═════ Task data ═════
===== src/design/slx_pkg.sv =====
// slx_pkg: shared types, token kind codes, error codes and keyword table
// for the script lexer. No dependencies.
`default_nettype none
package slx_pkg;

	localparam int OFFSET_BITS_DEF = 20;
	localparam int WORD_BYTES_DEF  = 8;
	localparam int Q_DEPTH         = 4;
	localparam int KW_COUNT        = 21;

	typedef enum logic [3:0] {
		M_IDLE, M_EQ, M_TILDE, M_LT, M_GT, M_DOT1, M_DOT2, M_MINUS,
		M_COMMENT, M_WORD, M_NUM_INT, M_NUM_DOT, M_NUM_FRAC, M_STRING
	} mode_t;

	// token kinds
	localparam logic [5:0] K_ERR    = 6'd0;
	localparam logic [5:0] K_ADD    = 6'd0;
	localparam logic [5:0] K_SUB    = 6'd1;
	localparam logic [5:0] K_MUL    = 6'd2;
	localparam logic [5:0] K_DIV    = 6'd3;
	localparam logic [5:0] K_MOD    = 6'd4;
	localparam logic [5:0] K_POW    = 6'd5;
	localparam logic [5:0] K_LEN    = 6'd6;
	localparam logic [5:0] K_EQ     = 6'd7;
	localparam logic [5:0] K_NE     = 6'd8;
	localparam logic [5:0] K_LE     = 6'd9;
	localparam logic [5:0] K_GE     = 6'd10;
	localparam logic [5:0] K_LT     = 6'd11;
	localparam logic [5:0] K_GT     = 6'd12;
	localparam logic [5:0] K_ASSIGN = 6'd13;
	localparam logic [5:0] K_LPAREN = 6'd14;
	localparam logic [5:0] K_RPAREN = 6'd15;
	localparam logic [5:0] K_LBRACE = 6'd16;
	localparam logic [5:0] K_RBRACE = 6'd17;
	localparam logic [5:0] K_LBRACK = 6'd18;
	localparam logic [5:0] K_RBRACK = 6'd19;
	localparam logic [5:0] K_SEMI   = 6'd20;
	localparam logic [5:0] K_COLON  = 6'd21;
	localparam logic [5:0] K_COMMA  = 6'd22;
	localparam logic [5:0] K_DOT    = 6'd23;
	localparam logic [5:0] K_CONCAT = 6'd24;
	localparam logic [5:0] K_DOTS   = 6'd25;
	localparam logic [5:0] K_KW0    = 6'd26;
	localparam logic [5:0] K_NUMBER = 6'd47;
	localparam logic [5:0] K_STRING = 6'd48;
	localparam logic [5:0] K_IDENT  = 6'd49;
	localparam logic [5:0] K_EOF    = 6'd50;

	// error codes
	localparam logic [1:0] E_NONE   = 2'd0;
	localparam logic [1:0] E_TILDE  = 2'd1;
	localparam logic [1:0] E_STRING = 2'd2;
	localparam logic [1:0] E_CHAR   = 2'd3;

	// keywords, right-aligned, first character in the highest used byte
	localparam logic [63:0] KW_VAL [KW_COUNT] = '{
		64'("and"), 64'("break"), 64'("do"), 64'("else"), 64'("elseif"),
		64'("end"), 64'("false"), 64'("for"), 64'("function"), 64'("if"),
		64'("in"), 64'("local"), 64'("nil"), 64'("not"), 64'("or"),
		64'("repeat"), 64'("return"), 64'("then"), 64'("true"), 64'("until"),
		64'("while")
	};
	localparam logic [3:0] KW_LEN [KW_COUNT] = '{
		4'd3, 4'd5, 4'd2, 4'd4, 4'd6, 4'd3, 4'd5, 4'd3, 4'd8, 4'd2,
		4'd2, 4'd5, 4'd3, 4'd3, 4'd2, 4'd6, 4'd6, 4'd4, 4'd4, 4'd5, 4'd5
	};

	function automatic logic is_digit(input logic [7:0] b);
		return (b >= "0") && (b <= "9");
	endfunction

	function automatic logic is_letter(input logic [7:0] b);
		return ((b >= "a") && (b <= "z")) || ((b >= "A") && (b <= "Z")) || (b == "_");
	endfunction

	// w holds the first eight word bytes, first byte in the top byte
	function automatic logic [5:0] word_kind(input logic [63:0] w, input logic [3:0] n);
		logic [5:0]  kind;
		logic [63:0] head;
		kind = K_IDENT;
		head = w >> (7'd64 - {n, 3'b000});
		for (int k = 0; k < KW_COUNT; k++) begin
			if (n == KW_LEN[k] && head == KW_VAL[k])
				kind = K_KW0 + 6'(k);
		end
		return kind;
	endfunction

	// single-character operators; bit 6 flags a match
	function automatic logic [6:0] single_op(input logic [7:0] b);
		unique case (b)
			"+": return {1'b1, K_ADD};
			"*": return {1'b1, K_MUL};
			"/": return {1'b1, K_DIV};
			"%": return {1'b1, K_MOD};
			"^": return {1'b1, K_POW};
			"#": return {1'b1, K_LEN};
			"(": return {1'b1, K_LPAREN};
			")": return {1'b1, K_RPAREN};
			"{": return {1'b1, K_LBRACE};
			"}": return {1'b1, K_RBRACE};
			"[": return {1'b1, K_LBRACK};
			"]": return {1'b1, K_RBRACK};
			";": return {1'b1, K_SEMI};
			":": return {1'b1, K_COLON};
			",": return {1'b1, K_COMMA};
			default: return {1'b0, K_ERR};
		endcase
	endfunction

endpackage
`default_nettype wire


===== src/design/slx_front.sv =====
// slx_front: lexer state machine; takes one byte per transfer and builds a
// bundle of up to three results. Depends on slx_pkg.
`default_nettype none
module slx_front import slx_pkg::*; #(
	parameter int OFFSET_BITS = OFFSET_BITS_DEF,
	parameter int WORD_BYTES  = WORD_BYTES_DEF,
	localparam int EW = 8 + 2 * OFFSET_BITS,
	localparam int BW = 2 + 3 * EW
) (
	input  wire logic          clk,
	input  wire logic          arst_n,
	input  wire logic          take,
	input  wire logic [7:0]    text_byte,
	input  wire logic          end_of_text,
	output logic               push,
	output logic [BW-1:0]      bundle
);

	localparam int WI = $clog2(WORD_BYTES);
	localparam logic [OFFSET_BITS-1:0] OMAX = '1;

	mode_t                  mode_q, m;
	logic [OFFSET_BITS-1:0] offset_q, origin_q, run_q;
	logic                   dq_q, ep_q;
	logic [7:0]             word_q [WORD_BYTES];

	logic [OFFSET_BITS-1:0] o, r, ofs_n;
	logic                   dq, ep, cons, wb_we;
	logic [WI-1:0]          wb_idx;
	logic [1:0]             n;
	logic [5:0]             rk [3];
	logic [1:0]             re [3];
	logic [OFFSET_BITS-1:0] rs [3], rl [3];
	logic [63:0]            w;
	logic [5:0]             wkind;
	logic [6:0]             sop;
	logic [OFFSET_BITS:0]   dot;
	logic                   eot, dig, let_c;
	logic [7:0]             b;

	function automatic logic [OFFSET_BITS-1:0] sat(input logic [OFFSET_BITS-1:0] v);
		return (v == OMAX) ? v : v + 1'b1;
	endfunction

	always_comb begin
		for (int i = 0; i < 8; i++)
			w[63 - 8 * i -: 8] = word_q[i];
		wkind = (run_q > OFFSET_BITS'(8)) ? K_IDENT : word_kind(w, run_q[3:0]);
	end

	always_comb begin
		b     = text_byte;
		eot   = end_of_text;
		dig   = !eot && is_digit(b);
		let_c = !eot && is_letter(b);
		sop   = single_op(b);
		m     = mode_q;
		o     = origin_q;
		r     = run_q;
		dq    = dq_q;
		ep    = ep_q;
		cons  = 1'b0;
		wb_we = 1'b0;
		wb_idx = run_q[WI-1:0];
		n     = 2'd0;
		dot   = '0;
		for (int i = 0; i < 3; i++) begin
			rk[i] = K_ERR; rs[i] = '0; rl[i] = '0; re[i] = E_NONE;
		end

		// settle the pending token
		unique case (mode_q)
			M_EQ, M_TILDE, M_LT, M_GT: begin
				m = M_IDLE;
				rs[n] = o;
				re[n] = E_NONE;
				if (!eot && b == "=") begin
					rl[n] = OFFSET_BITS'(2);
					cons = 1'b1;
					unique case (mode_q)
						M_EQ:    rk[n] = K_EQ;
						M_TILDE: rk[n] = K_NE;
						M_LT:    rk[n] = K_LE;
						default: rk[n] = K_GE;
					endcase
				end else begin
					rl[n] = OFFSET_BITS'(1);
					unique case (mode_q)
						M_EQ:    rk[n] = K_ASSIGN;
						M_TILDE: begin rk[n] = K_ERR; re[n] = E_TILDE; end
						M_LT:    rk[n] = K_LT;
						default: rk[n] = K_GT;
					endcase
				end
				n = n + 1'b1;
			end
			M_DOT1: begin
				if (!eot && b == ".") begin
					m = M_DOT2; r = OFFSET_BITS'(2); cons = 1'b1;
				end else begin
					m = M_IDLE;
					rk[n] = K_DOT; rs[n] = o; rl[n] = OFFSET_BITS'(1); n = n + 1'b1;
				end
			end
			M_DOT2: begin
				m = M_IDLE;
				rs[n] = o;
				if (!eot && b == ".") begin
					rk[n] = K_DOTS; rl[n] = OFFSET_BITS'(3); cons = 1'b1;
				end else begin
					rk[n] = K_CONCAT; rl[n] = OFFSET_BITS'(2);
				end
				n = n + 1'b1;
			end
			M_MINUS: begin
				if (!eot && b == "-") begin
					m = M_COMMENT; cons = 1'b1;
				end else begin
					m = M_IDLE;
					rk[n] = K_SUB; rs[n] = o; rl[n] = OFFSET_BITS'(1); n = n + 1'b1;
				end
			end
			M_COMMENT: begin
				if (eot || b == "\n")
					m = M_IDLE;
				cons = 1'b1;
			end
			M_WORD: begin
				if (let_c || dig) begin
					wb_we = (run_q < OFFSET_BITS'(WORD_BYTES));
					r = sat(r);
					cons = 1'b1;
				end else begin
					m = M_IDLE;
					rk[n] = wkind; rs[n] = o; rl[n] = r; n = n + 1'b1;
				end
			end
			M_NUM_INT, M_NUM_FRAC: begin
				if (dig) begin
					r = sat(r); cons = 1'b1;
				end else if (!eot && b == "." && mode_q == M_NUM_INT) begin
					m = M_NUM_DOT; r = sat(r); cons = 1'b1;
				end else begin
					m = M_IDLE;
					rk[n] = K_NUMBER; rs[n] = o; rl[n] = r; n = n + 1'b1;
				end
			end
			M_NUM_DOT: begin
				if (dig) begin
					m = M_NUM_FRAC; r = sat(r); cons = 1'b1;
				end else begin
					rk[n] = K_NUMBER; rs[n] = o; rl[n] = r - 1'b1; n = n + 1'b1;
					dot = {1'b0, o} + {1'b0, r} - 1'b1;
					m = M_DOT1;
					o = dot[OFFSET_BITS] ? OMAX : dot[OFFSET_BITS-1:0];
					r = OFFSET_BITS'(1);
				end
			end
			M_STRING: begin
				if (eot || (b == "\n" && !ep)) begin
					m = M_IDLE; ep = 1'b0;
					rk[n] = K_ERR; rs[n] = o; rl[n] = r; re[n] = E_STRING;
					n = n + 1'b1;
				end else begin
					r = sat(r);
					cons = 1'b1;
					if (ep) begin
						ep = 1'b0;
					end else if (b == "\\") begin
						ep = 1'b1;
					end else if (b == (dq ? "\"" : "'")) begin
						m = M_IDLE;
						rk[n] = K_STRING; rs[n] = o; rl[n] = r; n = n + 1'b1;
					end
				end
			end
			default: m = M_IDLE;
		endcase

		// a dot left behind by a number
		if (!cons && m == M_DOT1) begin
			if (!eot && b == ".") begin
				m = M_DOT2; r = OFFSET_BITS'(2); cons = 1'b1;
			end else begin
				m = M_IDLE;
				rk[n] = K_DOT; rs[n] = o; rl[n] = OFFSET_BITS'(1); n = n + 1'b1;
			end
		end

		// start a new token
		if (!cons && !eot) begin
			if (sop[6]) begin
				rk[n] = sop[5:0]; rs[n] = offset_q; rl[n] = OFFSET_BITS'(1);
				n = n + 1'b1;
			end else if (b == 8'h00) begin
				rk[n] = K_EOF; rs[n] = offset_q; rl[n] = OFFSET_BITS'(1);
				n = n + 1'b1;
			end else if (b == "-" || b == "=" || b == "~" || b == "<" || b == ">"
					|| b == "." || b == "\"" || b == "'" || let_c || dig) begin
				o = offset_q;
				r = OFFSET_BITS'(1);
				priority if (b == "-")  m = M_MINUS;
				else if (b == "=")      m = M_EQ;
				else if (b == "~")      m = M_TILDE;
				else if (b == "<")      m = M_LT;
				else if (b == ">")      m = M_GT;
				else if (b == ".")      m = M_DOT1;
				else if (let_c) begin
					m = M_WORD; wb_we = 1'b1; wb_idx = '0;
				end else if (dig)       m = M_NUM_INT;
				else begin
					m = M_STRING; dq = (b == "\""); ep = 1'b0;
				end
			end else if (!(b == "\n" || b == "\r" || b == " " || b == "\t")) begin
				rk[n] = K_ERR; rs[n] = offset_q; rl[n] = OFFSET_BITS'(1); re[n] = E_CHAR;
				n = n + 1'b1;
			end
		end

		ofs_n = sat(offset_q);
		if (eot) begin
			rk[n] = K_EOF; rs[n] = offset_q; rl[n] = '0; re[n] = E_NONE;
			n = n + 1'b1;
			m = M_IDLE; o = '0; r = '0; dq = 1'b0; ep = 1'b0; ofs_n = '0;
			wb_we = 1'b0;
		end

		push   = take && (n != 2'd0);
		bundle = {n, rk[2], re[2], rs[2], rl[2], rk[1], re[1], rs[1], rl[1],
			rk[0], re[0], rs[0], rl[0]};
	end

	always_ff @(posedge clk or negedge arst_n) begin
		if (!arst_n) begin
			mode_q   <= M_IDLE;
			offset_q <= '0;
			origin_q <= '0;
			run_q    <= '0;
			dq_q     <= 1'b0;
			ep_q     <= 1'b0;
		end else if (take) begin
			mode_q   <= m;
			offset_q <= ofs_n;
			origin_q <= o;
			run_q    <= r;
			dq_q     <= dq;
			ep_q     <= ep;
		end
	end

	always_ff @(posedge clk) begin
		if (take && wb_we)
			word_q[wb_idx] <= b;
	end

endmodule
`default_nettype wire


===== src/design/slx_queue.sv =====
// slx_queue: small FIFO of result bundles between front and back.
// Depends on slx_pkg.
`default_nettype none
module slx_queue import slx_pkg::*; #(
	parameter int W = 8
) (
	input  wire logic         clk,
	input  wire logic         arst_n,
	input  wire logic         push,
	input  wire logic [W-1:0] wdata,
	input  wire logic         pop,
	output logic [W-1:0]      rdata,
	output logic              empty,
	output logic              full
);

	localparam int PW = $clog2(Q_DEPTH);

	logic [W-1:0]  mem_q [Q_DEPTH];
	logic [PW-1:0] wr_q, rd_q;
	logic [PW:0]   cnt_q;

	assign empty = (cnt_q == '0);
	assign full  = (cnt_q == (PW+1)'(Q_DEPTH));
	assign rdata = mem_q[rd_q];

	always_ff @(posedge clk or negedge arst_n) begin
		if (!arst_n) begin
			wr_q  <= '0;
			rd_q  <= '0;
			cnt_q <= '0;
		end else begin
			if (push) wr_q <= wr_q + 1'b1;
			if (pop)  rd_q <= rd_q + 1'b1;
			cnt_q <= cnt_q + (PW+1)'(push) - (PW+1)'(pop);
		end
	end

	always_ff @(posedge clk) begin
		if (push)
			mem_q[wr_q] <= wdata;
	end

endmodule
`default_nettype wire


===== src/design/slx_back.sv =====
// slx_back: unpacks queued bundles into single results on a registered
// output. Depends on slx_pkg.
`default_nettype none
module slx_back import slx_pkg::*; #(
	parameter int OFFSET_BITS = OFFSET_BITS_DEF,
	localparam int EW = 8 + 2 * OFFSET_BITS,
	localparam int BW = 2 + 3 * EW
) (
	input  wire logic                   clk,
	input  wire logic                   arst_n,
	input  wire logic [BW-1:0]          head,
	input  wire logic                   empty,
	output logic                        pop,
	output logic                        token_valid,
	input  wire logic                   token_ready,
	output logic [5:0]                  token_kind,
	output logic [OFFSET_BITS-1:0]      token_start,
	output logic [OFFSET_BITS-1:0]      token_length,
	output logic [1:0]                  error_code,
	output logic                        last_of_run
);

	logic [1:0]    sel_q;
	logic          pull, last;
	logic [EW-1:0] ent;
	logic [1:0]    cnt;

	assign cnt  = head[BW-1 -: 2];
	assign ent  = head[sel_q * EW +: EW];
	assign pull = !token_valid || token_ready;
	assign last = (sel_q == cnt - 1'b1);
	assign pop  = pull && !empty && last;

	always_ff @(posedge clk or negedge arst_n) begin
		if (!arst_n) begin
			token_valid <= 1'b0;
			sel_q       <= '0;
		end else if (pull) begin
			token_valid <= !empty;
			if (!empty)
				sel_q <= last ? 2'd0 : sel_q + 1'b1;
		end
	end

	always_ff @(posedge clk) begin
		if (pull && !empty) begin
			token_kind   <= ent[EW-1 -: 6];
			error_code   <= ent[EW-7 -: 2];
			token_start  <= ent[2*OFFSET_BITS-1 -: OFFSET_BITS];
			token_length <= ent[OFFSET_BITS-1:0];
			last_of_run  <= last;
		end
	end

endmodule
`default_nettype wire


===== src/design/script_lexer_core.sv =====
// script_lexer_core: top level of the streaming lexer; front, bundle queue
// and back. Depends on slx_pkg, slx_front, slx_queue, slx_back.
//
//  channel | signals                                        | dir
//  text    | text_valid, text_ready, text_byte, end_of_text | in
//  token   | token_valid, token_ready, token_kind,          | out
//          | token_start, token_length, error_code, last_of_run
//
// One byte is taken per cycle while the four-entry bundle queue has room.
// Each byte yields up to three results; the back drains one result per
// cycle while token_ready allows it, so a byte making k results takes k output transfers.
// A byte's results pass through the bundle queue, then the back's output register.
// Reset clears lexer state, queue and output valid; the word buffer is not reset.
`default_nettype none
module script_lexer_core import slx_pkg::*; #(
	parameter int OFFSET_BITS = OFFSET_BITS_DEF,
	parameter int WORD_BYTES  = WORD_BYTES_DEF
) (
	input  wire logic                   clk,
	input  wire logic                   arst_n,
	input  wire logic                   text_valid,
	output logic                        text_ready,
	input  wire logic [7:0]             text_byte,
	input  wire logic                   end_of_text,
	output logic                        token_valid,
	input  wire logic                   token_ready,
	output logic [5:0]                  token_kind,
	output logic [OFFSET_BITS-1:0]      token_start,
	output logic [OFFSET_BITS-1:0]      token_length,
	output logic [1:0]                  error_code,
	output logic                        last_of_run
);

	localparam int EW = 8 + 2 * OFFSET_BITS;
	localparam int BW = 2 + 3 * EW;

	logic          q_push, q_pop, q_empty, q_full, take;
	logic [BW-1:0] q_wdata, q_rdata;

	assign text_ready = !q_full;
	assign take       = text_valid && text_ready;

	slx_front #(.OFFSET_BITS(OFFSET_BITS), .WORD_BYTES(WORD_BYTES)) u_front (
		.clk, .arst_n, .take, .text_byte, .end_of_text,
		.push(q_push), .bundle(q_wdata)
	);

	slx_queue #(.W(BW)) u_queue (
		.clk, .arst_n, .push(q_push), .wdata(q_wdata), .pop(q_pop),
		.rdata(q_rdata), .empty(q_empty), .full(q_full)
	);

	slx_back #(.OFFSET_BITS(OFFSET_BITS)) u_back (
		.clk, .arst_n, .head(q_rdata), .empty(q_empty), .pop(q_pop),
		.token_valid, .token_ready, .token_kind, .token_start, .token_length,
		.error_code, .last_of_run
	);

	a_push_room: assert property (@(posedge clk) disable iff (!arst_n)
		q_push |-> !q_full) else $error("bundle pushed into full queue");

	a_pop_data: assert property (@(posedge clk) disable iff (!arst_n)
		q_pop |-> !q_empty) else $error("bundle popped from empty queue");

	a_err_kind: assert property (@(posedge clk) disable iff (!arst_n)
		token_valid && error_code != E_NONE |-> token_kind == K_ERR)
		else $error("error result with nonzero kind");

	a_end_last: assert property (@(posedge clk) disable iff (!arst_n)
		token_valid && token_kind == K_EOF && token_length == '0 |-> last_of_run)
		else $error("end-of-text eof not last of run");

endmodule
`default_nettype wire


===== config.mk =====
export PLATFORM = sky130hd
export DESIGN_NAME = script_lexer_core
export DESIGN_NICKNAME = d
export VERILOG_FILES = /design/src/design/slx_pkg.sv /design/src/design/slx_front.sv /design/src/design/slx_queue.sv /design/src/design/slx_back.sv /design/src/design/script_lexer_core.sv
export SDC_FILE = /design/constraint.sdc
export NUM_CORES = 1
export LEC_CHECK = 0
export BUFFER_PORTS_ARGS = -buffer_cell sky130_fd_sc_hd__buf_2
export CORE_ASPECT_RATIO = 1.1
export CORE_MARGIN = 4
export CORE_UTILIZATION = 60
export DETAILED_ROUTE_END_ITERATION = 6
export PLACE_DENSITY = 0.78
export SYNTH_ARGS = -nofsm -noshare
export SYNTH_HDL_FRONTEND = slang
export SYNTH_SLANG_ARGS = --single-unit

===== constraint.sdc =====
create_clock -name clk -period 8 [get_ports clk]
set_input_delay 0.8 -clock clk [delete_from_list [all_inputs] [get_ports clk]]
set_output_delay 0.8 -clock clk [all_outputs]
set_load 0.03 [all_outputs]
═════
## Task description
Your task is to say how many lines in the entries above contain the word "pull". Please write only the number.

## Output of the exercise
5